La seule force de Poutine est de jouer avec nos peurs. Nous devrions prendre l’initiative dans l’escalade. Le président russe doit ressentir les conséquences de ses actes. Cependant, nous ne sommes pas obligés de répondre aux drones par des drones. Être en réponse miroir est le degré zéro de la réflexion.
Nos industriels semblent toujours incapables de produire des drones bon marché en masse. Pourquoi ?
Aujourd’hui, l’innovation technologique progresse beaucoup plus vite que les cycles traditionnels de développement de l’armement. La Direction générale de l’armement n’est pas complètement adaptée à des produits qui se conçoivent en semaines et pas en années. Pour que les entreprises passent à la production de masse, elles ont besoin de commandes régulières. Or l’État français n’a pas d’argent.
Quelles leçons tirez-vous du terrain ukrainien ?
Nous avons encore beaucoup à apprendre des Ukrainiens. Malgré la pression des frappes russes, ils ont réussi à produire en quantité de façon dispersée pour tenir le front.
À l’avenir, y aura‑t‑il encore des pilotes dans les avions de combat ?
Dans l’armée française, la crainte de retirer des pilotes des cockpits a provoqué des résistances à l’égard des drones, générant du retard. Nous avons besoin des deux formats. L’US Air Force, par exemple, vise bientôt un équilibre proche de 50/50. L’appareil habité dispose d’une capacité d’adaptation supérieure à celle d’un système entièrement automatique. Il existe des systèmes pilotés à distance et des systèmes autonomes mais, dans un environnement très contesté, la liaison peut être coupée par un brouillage intensif. Pour plus d’efficacité, il faut mélanger les deux.
Ne pensez‑vous pas que l’IA finira par supplanter entièrement l’humain ?
L’IA est déjà largement utilisée, parfois sans que nous en soyons pleinement conscients. Depuis dix ou quinze ans, une multitude de capteurs collecte des données à analyser.

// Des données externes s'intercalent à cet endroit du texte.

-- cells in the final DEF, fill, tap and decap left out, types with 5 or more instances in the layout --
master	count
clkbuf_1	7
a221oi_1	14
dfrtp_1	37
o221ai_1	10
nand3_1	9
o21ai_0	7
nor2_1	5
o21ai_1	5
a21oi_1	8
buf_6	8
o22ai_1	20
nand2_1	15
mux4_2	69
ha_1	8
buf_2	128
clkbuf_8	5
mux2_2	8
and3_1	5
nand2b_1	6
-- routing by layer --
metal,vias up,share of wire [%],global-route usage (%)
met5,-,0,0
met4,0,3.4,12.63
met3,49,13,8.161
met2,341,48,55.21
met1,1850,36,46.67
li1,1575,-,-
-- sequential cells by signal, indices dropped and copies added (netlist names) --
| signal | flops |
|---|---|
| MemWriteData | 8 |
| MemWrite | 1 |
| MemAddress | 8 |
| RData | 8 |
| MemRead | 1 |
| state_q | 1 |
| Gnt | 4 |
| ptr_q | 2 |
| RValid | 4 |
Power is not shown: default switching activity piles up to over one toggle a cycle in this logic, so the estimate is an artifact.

Dans le futur, l’IA servira à organiser et améliorer la performance des systèmes. La France a d’ailleurs été l’un des premiers pays à créer un comité d’éthique, pour anticiper l’arrivée de cette révolution. Résultat des courses : il y aura toujours un humain dans la boucle et donc pas de robot tueur. L’IA restera, avant tout, un outil d’aide à la décision.
Comment s’affranchir de la domination américaine en matière d’armement ?
C’est avant tout notre responsabilité et pas celle des Américains qui défendent leurs intérêts. Certaines réglementations européennes ont découragé le financement de notre industrie de défense. Après 1945, nous avons demandé aux Américains de rester. Or, depuis 1990, le Vieux Continent n’est plus au cœur de la stratégie globale de Washington. Rien n’est impossible mais il faudra une forte volonté politique. Si nous n’améliorons pas notre industrie, nous risquons de nous marginaliser. Il faut cesser d’opposer intérêts nationaux et intérêts collectifs de court terme.